Der Verlust der Nierenfunktion kann aus einer Vielzahl von Ursachen, die normale Aktivität Nephron verhindern stammen. Diese Ursachen können während der Nierenentwicklung, zB angeborene Defekte, die zur Fehlbildung der Nephrone 5, oder die Ursachen von verschiedenen Arten von Verletzungen führen (die sich aus sowohl genetische als auch environme auftretenNTAL Herkunft). Erworben Verletzungen werden allgemein als akute Nierenschädigung (AKI) oder chronischen Nierenversagen (CKD) kategorisiert. AKI beinhaltet einen abrupten Verlust der Nierenfunktion, die oft aus Ischämie oder Toxin Exposition 6,7 resultieren. Bei Säugetieren ist nephron epithelialen Reparatur möglich nach solchen Verletzungen 8, und viele Menschen zeigen volle Wiederherstellung der Nierenfunktion nach AKI. 70% Inzidenz Bereich 6,7 – ist jedoch auch AKI mit hoher Morbidität und Mortalität, die in einem breiten 30 berichtet wurde, verbunden. CKD dagegen mit fortschreitenden Verlust der Nierenfunktion, die von Jahren anhalt Schäden, typischerweise mit 8,9 Fibrose assoziiert Ergebnisse gelten. Ferner besteht ein Wechselspiel zwischen AKI und CKD, entweder kann man eine individuelle auf die andere 10-12 prädisponieren. Zum Beispiel diejenigen, die von AKI gelitten haben, sind anfälliger für CKD und sogar zum Tod 13. Das Auftreten von Nierenerkrankungen, sowohl in den USA und weltweit, hat epide erreichtmic Proportionen und wird sich voraussichtlich steigen, da die Bevölkerung im Alter erweitert-so gibt es einen wachsenden Bedarf an regenerativen Medizin Interventionen für die Niere 14,15 identifizieren.

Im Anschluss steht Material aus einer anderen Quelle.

### config.mk
export PLATFORM = sky130hd
export DESIGN_NAME = mscr_regs
export DESIGN_NICKNAME = d
export VERILOG_FILES = /design/src/mscr_pkg.sv /design/src/mscr_regs.sv
export SDC_FILE = /design/constraint.sdc
export NUM_CORES = 1
export LEC_CHECK = 0
export BUFFER_PORTS_ARGS = -buffer_cell sky130_fd_sc_hd__buf_4
export CORE_UTILIZATION = 48
export CTS_CLUSTER_SIZE = 16
export DETAILED_ROUTE_END_ITERATION = 8
export PLACE_DENSITY = 0.79
export SLEW_MARGIN = 20
export SYNTH_ARGS = -nofsm -noshare
export SYNTH_HDL_FRONTEND = slang
export SYNTH_SLANG_ARGS = --single-unit
export TNS_END_PERCENT = 5
### constraint.sdc
create_clock -name aclk -period 2.47 [get_ports aclk]
set_input_delay 0.494 -clock aclk [delete_from_list [all_inputs] [get_ports aclk]]
set_output_delay 0.494 -clock aclk [all_outputs]
set_load 0.01 [all_outputs]
### src/mscr_pkg.sv
/*
 * Package for the metering configuration register slice: offsets, fields,
 * reset values and carrier structs.
 * Assumes byte addresses on a 32-bit AXI4-Lite bus, one register per word.
 */
package mscr_pkg;

    // Printed offsets are not all multiples of four: each is an index
    localparam logic [15:0] IDX_WD_RESTART   = 16'h00e8;
    localparam logic [15:0] IDX_TEST_SEL     = 16'h2000;
    localparam logic [15:0] IDX_SUM_CYCLES   = 16'h2001;
    localparam logic [15:0] IDX_WD_FLAG      = 16'h2002;
    localparam logic [15:0] IDX_REF_CTRL     = 16'h2004;
    localparam logic [15:0] IDX_RSVD_CTRL    = 16'h2005;
    localparam logic [15:0] IDX_SI_REV       = 16'h2006;
    localparam logic [15:0] IDX_SO_CTRL      = 16'h2070;
    localparam logic [15:0] IDX_SO_BEGIN     = 16'h2071;
    localparam logic [15:0] IDX_SO_END       = 16'h2072;
    localparam logic [15:0] IDX_FUSE_SEL     = 16'h20fd;
    localparam logic [15:0] IDX_FUSE_READ    = 16'h20ff;
    localparam int          ADDR_W           = 18;

    // Field positions
    localparam int BIT_WD_RESTART = 7;
    localparam int BIT_WATCHDOG_FLAG_STATUS     = 2;
    localparam int BIT_REF_OUT    = 7;
    localparam int BIT_REF_DIS    = 3;
    localparam int BIT_RDY_EN     = 1;
    localparam int BIT_RDY_POL    = 0;
    localparam int BIT_RSVD       = 7;

    // Fuse select codes
    localparam logic [7:0] FUSE_TEMP = 8'h04;
    localparam logic [7:0] FUSE_BGA  = 8'h05;
    localparam logic [7:0] FUSE_BGB  = 8'h06;

    // Revision value is arbitrary
    localparam logic [7:0] SI_REVISION = 8'h5a;

    // Reset values
    localparam logic [7:0] RST_BYTE = 8'h00;
    // Pin synchroniser rests at the pin's idle (released) level
    localparam logic [1:0] RST_SYNC_IDLE = 2'b11;

    // AXI responses
    localparam logic [1:0] RESP_OKAY   = 2'b00;
    localparam logic [1:0] RESP_SLVERR = 2'b10;

    // Test selector codes
    localparam logic [3:0] TSEL_RTM   = 4'h4;
    localparam logic [3:0] TSEL_CMPLV = 4'h5;
    localparam logic [3:0] TSEL_RXD   = 4'h8;
    localparam logic [3:0] TSEL_MSYNC = 4'h9;
    localparam logic [3:0] TSEL_FAST  = 4'ha;
    localparam logic [3:0] TSEL_PCLK  = 4'hb;
    localparam logic [3:0] TSEL_RTC   = 4'hd;
    localparam logic [3:0] TSEL_CEBSY = 4'he;
    localparam logic [3:0] TSEL_XFBSY = 4'hf;

    // Digital sources for the test output
    typedef struct packed {
        logic realtime_monitor;
        logic comparator_low_voltage_term;
        logic optical_rx;
        logic mux_sync;
        logic fast_clock;
        logic processor_clock;
        logic rtc_clock;
        logic engine_busy;
        logic transfer_busy;
    } mscr_tsrc_t;

    // All register state of the block
    typedef struct packed {
        logic [7:0]  test_sel;
        logic [7:0]  sum_cycles;
        logic        watchdog_flag_status;
        logic [7:0]  ref_ctrl;
        logic [7:0]  rsvd_ctrl;
        logic [7:0]  so_ctrl;
        logic [7:0]  so_begin;
        logic [7:0]  so_end;
        logic [7:0]  fuse_sel;
        logic        wd_restart;
        logic        aw_held;
        logic [15:0] aw_idx;
        logic        w_held;
        logic [31:0] w_data;
        logic [3:0]  w_strb;
        logic        bvalid;
        logic [1:0]  bresp;
        logic        rvalid;
        logic [31:0] rdata;
        logic [1:0]  rresp;
        logic [1:0]  rst_sync;
    } mscr_state_t;

endpackage

### src/mscr_regs.sv
/*
 * Configuration and status register slice of a metering controller:
 * serial-output ready pin, block bounds, sum-cycle count, test selector,
 * trim fuse readout, revision, reference routing and watchdog flags.
 * Assumes an AXI4-Lite master on aclk and asynchronous pin inputs.
 */
// Decided for this implementation: the AXI4-Lite interface to the registers.
`timescale 1ns/1ns

module mscr_regs
    import mscr_pkg::*;
(
    input  wire logic              aclk,
    input  wire logic              aresetn,
    input  wire logic              clk_en,
    input  wire logic [ADDR_W-1:0] s_axi_awaddr,
    input  wire logic [2:0]        s_axi_awprot,
    input  wire logic              s_axi_awvalid,
    output logic                   s_axi_awready,
    input  wire logic [31:0]       s_axi_wdata,
    input  wire logic [3:0]        s_axi_wstrb,
    input  wire logic              s_axi_wvalid,
    output logic                   s_axi_wready,
    output logic [1:0]             s_axi_bresp,
    output logic                   s_axi_bvalid,
    input  wire logic              s_axi_bready,
    input  wire logic [ADDR_W-1:0] s_axi_araddr,
    input  wire logic [2:0]        s_axi_arprot,
    input  wire logic              s_axi_arvalid,
    output logic                   s_axi_arready,
    output logic [31:0]            s_axi_rdata,
    output logic [1:0]             s_axi_rresp,
    output logic                   s_axi_rvalid,
    input  wire logic              s_axi_rready,
    input  wire logic              external_reset_n,
    input  wire logic              watchdog_overflow,
    input  wire logic              serial_out_enable,
    input  wire logic              serial_ready_strobe,
    input  wire logic              segment_drive,
    output logic                   shared_segment_pin,
    input  wire mscr_tsrc_t        test_sources,
    output logic                   test_output_pin,
    input  wire logic [2:0]        temperature_fuse,
    input  wire logic [7:0]        bandgap_fuse_a,
    input  wire logic [7:0]        bandgap_fuse_b,
    output logic                   reference_route,
    output logic                   reference_off,
    output logic [7:0]             block_begin_addr,
    output logic [7:0]             block_end_addr,
    output logic [5:0]             sum_cycle_count,
    output logic                   watchdog_restart_bit
);

    mscr_state_t s_r;
    mscr_state_t s_nxt;
    logic        wr_fire;
    logic        rd_fire;
    logic [15:0] ar_idx;
    logic        ext_rst_n_s;
    logic [7:0]  fuse_value;
    logic        rdy_active;

    // Register index is the byte address over four
    assign ar_idx      = s_axi_araddr[ADDR_W-1:2];
    assign ext_rst_n_s = s_r.rst_sync[1];
    assign wr_fire     = s_r.aw_held && s_r.w_held && !s_r.bvalid;
    assign rd_fire     = s_axi_arvalid && s_axi_arready;

    // Handshakes: each channel accepts once, held until response retires;
    // readies drop while frozen so that no beat is taken and then lost
    assign s_axi_awready = clk_en && !s_r.aw_held && !s_r.bvalid;
    assign s_axi_wready  = clk_en && !s_r.w_held && !s_r.bvalid;
    assign s_axi_arready = clk_en && !s_r.rvalid;
    assign s_axi_bvalid  = s_r.bvalid;
    assign s_axi_bresp   = s_r.bresp;
    assign s_axi_rvalid  = s_r.rvalid;
    assign s_axi_rdata   = s_r.rdata;
    assign s_axi_rresp   = s_r.rresp;

    // Fuse readout follows the last select write
    always_comb begin
        unique case (s_r.fuse_sel)
            FUSE_TEMP: fuse_value = {5'h00, temperature_fuse};
            FUSE_BGA:  fuse_value = bandgap_fuse_a;
            FUSE_BGB:  fuse_value = bandgap_fuse_b;
            default:   fuse_value = 8'h00;
        endcase
    end

    // Pin and control outputs
    assign rdy_active = s_r.so_ctrl[BIT_RDY_EN] && serial_out_enable;
    always_comb begin
        if (rdy_active) begin
            shared_segment_pin = serial_ready_strobe ^ s_r.so_ctrl[BIT_RDY_POL];
        end else begin
            shared_segment_pin = segment_drive;
        end
    end
    assign reference_off   = s_r.ref_ctrl[BIT_REF_DIS];
    assign reference_route = s_r.ref_ctrl[BIT_REF_OUT] && !s_r.ref_ctrl[BIT_REF_DIS];
    assign block_begin_addr = s_r.so_begin;
    assign block_end_addr   = s_r.so_end;
    assign sum_cycle_count  = s_r.sum_cycles[5:0];
    assign watchdog_restart_bit = s_r.wd_restart;

    // Test output selector; analog and reserved codes read low here
    always_comb begin
        unique case (s_r.test_sel[3:0])
            TSEL_RTM:   test_output_pin = test_sources.realtime_monitor;
            TSEL_CMPLV: test_output_pin = test_sources.comparator_low_voltage_term;
            TSEL_RXD:   test_output_pin = test_sources.optical_rx;
            TSEL_MSYNC: test_output_pin = test_sources.mux_sync;
            TSEL_FAST:  test_output_pin = test_sources.fast_clock;
            TSEL_PCLK:  test_output_pin = test_sources.processor_clock;
            TSEL_RTC:   test_output_pin = test_sources.rtc_clock;
            TSEL_CEBSY: test_output_pin = test_sources.engine_busy;
            TSEL_XFBSY: test_output_pin = test_sources.transfer_busy;
            default:    test_output_pin = 1'b0;
        endcase
    end

    // Next-state logic: bus channels, register writes, flag set/clear
    always_comb begin
        logic [7:0] wb;
        logic       hit;
        logic [7:0] rb;
        wb    = 8'h00;
        hit   = 1'b0;
        rb    = 8'h00;
        s_nxt = s_r;
        s_nxt.rst_sync   = {s_r.rst_sync[0], external_reset_n};
        s_nxt.wd_restart = 1'b0;
        if (s_axi_awvalid && s_axi_awready) begin
            s_nxt.aw_held = 1'b1;
            s_nxt.aw_idx  = s_axi_awaddr[ADDR_W-1:2];
        end
        if (s_axi_wvalid && s_axi_wready) begin
            s_nxt.w_held = 1'b1;
            s_nxt.w_data = s_axi_wdata;
            s_nxt.w_strb = s_axi_wstrb;
        end
        if (s_r.bvalid && s_axi_bready) begin
            s_nxt.bvalid = 1'b0;
        end
        if (wr_fire) begin
            // Only the low byte lane carries register data
            wb  = s_r.w_data[7:0];
            hit = 1'b1;
            s_nxt.aw_held = 1'b0;
            s_nxt.w_held  = 1'b0;
            s_nxt.bvalid  = 1'b1;
            if (s_r.w_strb[0]) begin
                unique case (s_r.aw_idx)
                    IDX_WD_RESTART: s_nxt.wd_restart = wb[BIT_WD_RESTART];
                    IDX_TEST_SEL:   s_nxt.test_sel   = {4'h0, wb[3:0]};
                    IDX_SUM_CYCLES: s_nxt.sum_cycles = {2'b00, wb[5:0]};
                    IDX_WD_FLAG:    begin
                        if (!wb[BIT_WATCHDOG_FLAG_STATUS]) begin
                            s_nxt.watchdog_flag_status = 1'b0;
                        end
                    end
                    IDX_REF_CTRL:   s_nxt.ref_ctrl  = wb & 8'h88;
                    IDX_RSVD_CTRL:  s_nxt.rsvd_ctrl = wb & 8'h80;
                    IDX_SO_CTRL:    s_nxt.so_ctrl   = wb & 8'h03;
                    IDX_SO_BEGIN:   s_nxt.so_begin  = wb;
                    IDX_SO_END:     s_nxt.so_end    = wb;
                    IDX_FUSE_SEL:   s_nxt.fuse_sel  = wb;
                    IDX_SI_REV, IDX_FUSE_READ: hit  = 1'b1;
                    default:        hit = 1'b0;
                endcase
            end else begin
                // No low lane: answer as the same write with data would
                hit = s_r.aw_idx inside {IDX_WD_RESTART, IDX_TEST_SEL, IDX_SUM_CYCLES,
                    IDX_WD_FLAG, IDX_REF_CTRL, IDX_RSVD_CTRL, IDX_SI_REV, IDX_SO_CTRL,
                    IDX_SO_BEGIN, IDX_SO_END, IDX_FUSE_SEL, IDX_FUSE_READ};
            end
            s_nxt.bresp = hit ? RESP_OKAY : RESP_SLVERR;
        end
        // Overflow set wins over software clear; external reset clears
        if (watchdog_overflow) begin
            s_nxt.watchdog_flag_status = 1'b1;
        end
        if (!ext_rst_n_s) begin
            s_nxt.watchdog_flag_status = 1'b0;
        end
        if (s_r.rvalid && s_axi_rready) begin
            s_nxt.rvalid = 1'b0;
        end
        if (rd_fire) begin
            hit = 1'b1;
            unique case (ar_idx)
                IDX_TEST_SEL:   rb = s_r.test_sel;
                IDX_SUM_CYCLES: rb = s_r.sum_cycles;
                IDX_WD_FLAG:    rb = {5'h00, s_r.watchdog_flag_status, 2'b00};
                IDX_REF_CTRL:   rb = s_r.ref_ctrl;
                IDX_RSVD_CTRL:  rb = s_r.rsvd_ctrl;
                IDX_SI_REV:     rb = SI_REVISION;
                IDX_SO_CTRL:    rb = s_r.so_ctrl;
                IDX_SO_BEGIN:   rb = s_r.so_begin;
                IDX_SO_END:     rb = s_r.so_end;
                IDX_FUSE_READ:  rb = fuse_value;
                IDX_WD_RESTART, IDX_FUSE_SEL: rb = 8'h00;
                default:        hit = 1'b0;
            endcase
            s_nxt.rvalid = 1'b1;
            s_nxt.rdata  = {24'h00_0000, rb};
            s_nxt.rresp  = hit ? RESP_OKAY : RESP_SLVERR;
        end
    end

    // Single state register; the overflow flag survives system reset
    // because it lives in the battery-backed domain
    always_ff @(posedge aclk) begin
        if (!aresetn) begin
            s_r <= '{test_sel: RST_BYTE, sum_cycles: RST_BYTE, watchdog_flag_status: s_r.watchdog_flag_status,
                     ref_ctrl: RST_BYTE, rsvd_ctrl: RST_BYTE, so_ctrl: RST_BYTE,
                     so_begin: RST_BYTE, so_end: RST_BYTE, fuse_sel: RST_BYTE,
                     rst_sync: RST_SYNC_IDLE, default: '0};
        end else if (clk_en) begin
            s_r <= s_nxt;
        end
    end

    // Assertions
    a_ready_pin_mux: assert property (@(posedge aclk) disable iff (!aresetn)
        rdy_active |-> shared_segment_pin == (serial_ready_strobe ^ s_r.so_ctrl[0]))
        else $error("ready strobe not on segment pin");
    a_ready_polarity: assert property (@(posedge aclk) disable iff (!aresetn)
        (rdy_active && s_r.so_ctrl[0]) |-> shared_segment_pin != serial_ready_strobe)
        else $error("ready polarity wrong");
    a_ref_route_gate: assert property (@(posedge aclk) disable iff (!aresetn)
        s_r.ref_ctrl[3] |-> !reference_route && reference_off)
        else $error("reference routed while disabled");
    a_ovf_flag_set: assert property (@(posedge aclk) disable iff (!aresetn)
        (clk_en && watchdog_overflow && ext_rst_n_s) |=> s_r.watchdog_flag_status)
        else $error("overflow flag not set");
    a_ovf_ext_clear: assert property (@(posedge aclk) disable iff (!aresetn)
        (clk_en && !ext_rst_n_s) |=> !s_r.watchdog_flag_status)
        else $error("overflow flag not cleared by reset pin");
    a_fuse_bgb_read: assert property (@(posedge aclk) disable iff (!aresetn)
        (rd_fire && clk_en && ar_idx == IDX_FUSE_READ && s_r.fuse_sel == FUSE_BGB)
        |=> s_axi_rdata[7:0] == $past(bandgap_fuse_b))
        else $error("fuse readout mismatch");
    a_revision_read: assert property (@(posedge aclk) disable iff (!aresetn)
        (rd_fire && clk_en && ar_idx == IDX_SI_REV) |=> s_axi_rdata == 32'h0000_005a)
        else $error("revision read wrong");
    a_wd_restart_pulse: assert property (@(posedge aclk) disable iff (!aresetn)
        (clk_en && watchdog_restart_bit) |=> !watchdog_restart_bit)
        else $error("restart not one pulse");
    a_test_sel_rtc: assert property (@(posedge aclk) disable iff (!aresetn)
        s_r.test_sel[3:0] == TSEL_RTC |-> test_output_pin == test_sources.rtc_clock)
        else $error("test selector routing wrong");

endmodule // mscr_regs

# Word level (Yosys, flattened, before mapping)
# Cells that the tools add are included.
[op_classes]
add_sub_neg = 0
mul = 0
n_shift = 0
n_reduce_logical = 43
n_eq_ne = 40
magnitude_cmp = 0
bitwise = 1
n_mux = 30
div = 0
[ops]
columns = ["operator", "count"]
rows = [
  ["16-bit by 14-bit == test with 1-bit output (second input constant)", 22],
  ["8-bit case mux with 10 select lines", 1],
  ["51-bit 2-to-1 mux", 1],
  ["50-bit 2-to-1 mux", 1],
  ["8-bit 2-to-1 mux", 5],
  ["37-bit 2-to-1 mux", 1],
  ["35-bit 2-to-1 mux", 1],
  ["16-bit by 8-bit == test with 1-bit output (second input constant)", 2],
  ["4-bit AND reduction", 8],
  ["4-bit == test (second input constant)", 7],
  ["8-bit by 3-bit == test with 1-bit output (second input constant)", 3],
  ["8-bit case mux with 3 select lines", 1],
  ["12-bit OR reduction", 2],
  ["17-bit 2-to-1 mux", 1],
  ["2-bit AND reduction", 8],
  ["1-bit logical AND", 14],
  ["1-bit 2-to-1 mux", 13],
  ["12-bit nonzero test", 1],
  ["3-bit by 2-bit != test with 1-bit output (second input constant)", 3],
  ["1-bit case mux with 9 select lines", 1],
  ["4-bit by 3-bit == test with 1-bit output (second input constant)", 2],
  ["2-bit nonzero test", 4],
  ["2-bit 2-to-1 mux", 3],
  ["6-bit AND reduction", 1],
  ["other kinds (4)", 8],
]
[word_totals]
rom_bits = 0
in_bits = 119
ff_bits = 111
ramBits = 0
output_inout_bits = 68
n_memories = 0
latchBits = 0

# Longest topological paths before layout
# Gate-level depths: netlist of the first run.
[logic_depth]
ltp_word = 7
mapped_depth = 7
depth_no_buf = 5

# Least setup slack after synthesis of the first run
# Ideal clock, no wire load.
[synth_timing]
kind = "input-to-reg"
start = "in clk_en"
end = "reg s_r[96] (netlist name)"
setup_slack_ns = 0.327
required_ns = 2.342
n_path_buf = 2
path_stages = 7
arrival_time_ns = 2.015
setup_ns = 0.128
path_cell_list = "nand2b_4 or4b_4 buf_6 or4_4 buf_6 mux2i_1 nor2_1"
[synth_between]
elab_chain_len = 1
[synth_lines]
columns = ["item", "line_no", "text"]
rows = [
  ["from (decl)", "mscr_regs.sv:15", "input wire logic clk_en,"],
  ["4-bit AND reduction (no source line)", "n/a", ""],
  ["to (signal assigned)", "mscr_regs.sv:215", "s_r <= '{test_sel: RST_BYTE, sum_cycles: RST_BYTE, watchdog_flag_status: s_r.watchdog_flag_status,"],
  ["to (signal assigned)", "mscr_regs.sv:220", "s_r <= s_nxt;"],
  ["to (decl)", "mscr_regs.sv:54", "mscr_state_t s_r;"],
]
# Every way passes these cells.
# A chain may end at the register's enable or synchronous reset.

# Worst setup path in the final report of the first run
[layout_timing]
start = "reg s_r[154] (netlist name)"
end = "out test_output_pin"
[layout_between]
elab_chain_len = 2
elab_cells_between_ends = 10
cone_classes = "eq/ne (9); mux (1)"
[layout_lines]
columns = ["item", "line_no", "text"]
rows = [
  ["4-bit == test / 4-bit by 3-bit == test with 1-bit output (equally long branches)", "mscr_regs.sv:108", "unique case (s_r.test_sel[3:0])"],
  ["1-bit case mux with 9 select lines (*)", "mscr_regs.sv:108", ""],
  ["to (decl)", "mscr_regs.sv:42", "output logic test_output_pin,"],
]
# Every way passes the cells marked *; elsewhere a longest branch is shown, timed or not.

==> impl_metrics.yaml, run 1 <==
die:
  dieHeight_um: 98.1
  io_pins: 187
  initial_core_util_pct: 50.1
  coreArea_mm2: 0.00885
  die_x_um: 98.1
  std_cell_rows: 34
  die_area_mm2: 0.00963
setup_path:
  cp_max_fo: 8
  crit_type: "reg2out"
  critPathRequiredTime_ns: 1.98
  r2r-start: "s_r[96]$_SDFFE_PN0P_"
  crit_end: "test_output_pin"
  cp-startpoint: "s_r[154]$_SDFFE_PN0P_"
  r2r_setup_slack_ns: 0.26
  r2r_end: "s_axi_rdata[7]$_SDFFE_PN0P_"
  start_kind: "flop"
  crit_arrival_ns: 1.79
  r2r_cells: 5
  crit_path_end_kind: "output port"
route:
  vias: 4110
  routedWlPerCell_um: 16.4
  ant_nets: 0
  vias_per_cell: 5.52
  dr.first_iter.drc_count: 208
  drc: 11
  routed_wl_mm: 12.2
  dr.pass1.iters: 7
clock_network:
  h-tree-depth: 3
  cts_tree: "built"
  numCtsBuffers: 9
  cts.sinks: 82
  cts_setup_buffers: 0
  clock_latency_ns: 0.35
  clkTransAtPathRegs_ns: 0.08
  root_buffer: "clkbuf_8"
  clk_path_buf_depth: 2
placed_design:
  dp_cells: 729
  gp_congestion: 0.902
  io_buffer_count: 123
  post-dp-hpwl_mm: 9.51
layout:
  fin_nets: 751
  stdcell_count: 744
  diodes: 0
  utilization_pct: 61.0
  drive_above_1_share_pct: 26.7
  syn2layout_area_growth_pct: 21.7
grt:
  grt_pass1_wl_mm: 19.7
  grt_overflow: 0
  grt_pass1_vias: 3890
  antenna_found_initial: 0
  grt.total_usage_pct: 25.8
  grt_max_degree: 64
logic_synthesis:
  synth-seq-cells: 82
  synth_area_leaders: "dfxtp_1, buf_4, mux2i_1"
  ys_dominant_reg_cell: "dfxtp_1"
  synth_enable_flop_cells: 1
  ys.warnings.count: 0
  syn_area_per_cell_um2: 8.25
  synth_top_area_share_pct: 36.5
  syn_area_mm2: 0.00444
  syn_inst: 538
  yosysSeqAreaShare_pct: 37.2
  synth_top_cell_by_area: "dfxtp_1"
  ys_async_sr_fraction_pct: 0
  synthDistinctLibCells: 56
sta:
  period_needed_ns: 2.28
  finalHoldViolCount: 0
  worst_pin_slew_ns: 0.904
  period_share_pct: 92.3
  setup_violations: 0
  slew_headroom_pct: 38.2
  max_freq_mhz: 438
  slew_viol_final: 0
  fin_skew_ns: 0.0140
  setup-tns-final_ns: 0
  hold_slack_ns: 0.365
  rsz0062_at_grt: "no"
power_and_ir_drop:
  powerDensity_mw_per_mm2: 489
  ir_drop_uv: 384
  fin_total_pwr_mw: 2.64
  leakage_nw: 2.31
outcome:
  outcome: "complete, but fails checks"
  violations: "design-rule violations"
flow_run:
  cap_violations: 0
hold_path:
  hp-class: "in2reg"
## cells in the final DEF, fill, tap and decap left out, types with 2 or more instances in the layout
cell type / instances
mux2_2: 3
clkbuf_8: 9
o41ai_1: 4
a22o_1: 6
a31oi_1: 2
and3_1: 2
o31ai_1: 3
mux2i_1: 43
o211ai_1: 3
and4_1: 2
nand2_1: 90
nand2b_1: 3
a22oi_1: 8
nand3_1: 4
nor4b_1: 2
or3_1: 2
dfxtp_1: 80
conb_1: 26
buf_4: 143
nor3_1: 15
o21ai_0: 8
nor2b_1: 8
nor2_1: 54
inv_1: 3
and2_1: 3
nand3b_1: 2
clkbuf_1: 2
nor4_1: 8
nor3b_1: 3
a221oi_1: 11
nand4_1: 8
or4_1: 3
a211oi_1: 4
nand4b_1: 4
a21oi_1: 39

Trotz der Erkenntnis, dass AKI Patienten erholen kann, ist es schon lange gedacht, dass die Niere ist ein Organ, ohne angeborene regenerativen Kräfte. Dieses traditionelle Ansicht wurde in den letzten Jahren 16 überarbeitet. Studien, die Nierenschäden bei Mäusen und Ratten nach AKI haben gezeigt, dass Nephron Tubuli Epithelzellen vermehren und wieder aufzubauen funktionellen Nephronen 17-20. Obwohl Säugetiere besitzen diese Fähigkeit, adaptive Nephrone regenerieren, gibt es bemerkenswerte Einschränkungen und maladaptive Reaktionen ausgelöst werden, die zu Nierenfibrose und CKD 21 führen. Zum Beispiel eine aktuelle Studie gezeigt, dass wiederholte Epithelzellen Ablation in murinen Nephrone wurde mit verminderter Regeneration und Nierenfibrose-was darauf hindeutet, Nephrone hav verbundenea begrenzt Regenerationsschwelle 22. Es gibt keine Beweise dafür, dass der erwachsene Säugetierniere bildet neue Nephrone, um verlorene oder beschädigte zu ersetzen und damit deren Zerstörung führt zu einem permanenten Defizit 8,9 Nephrons. Interessanterweise haben einige Wirbeltiere zu reagieren AKI durch Regeneration nephron Epithelien und auch die Herstellung neuer Nephrone, bezeichnet ein Verfahren, das als neonephrogenesis oder nephron Neogenese 23. Neonephrogenesis tritt in Fisch nach Toxin Exposition oder teilweise Resektion und Verletzungen Modelle haben in der Vergangenheit waren die Goldfische 24,25, Tilapia 26, Skate-27, Medaka 28, und in jüngerer Zeit, der Zebrafisch 29,30. Von diesen Zebrafisch einen lebensfähigen genetischen Forschung Modell, um die zellulären und molekularen Signalwege für Nierenregeneration verantwortlich zu entdecken.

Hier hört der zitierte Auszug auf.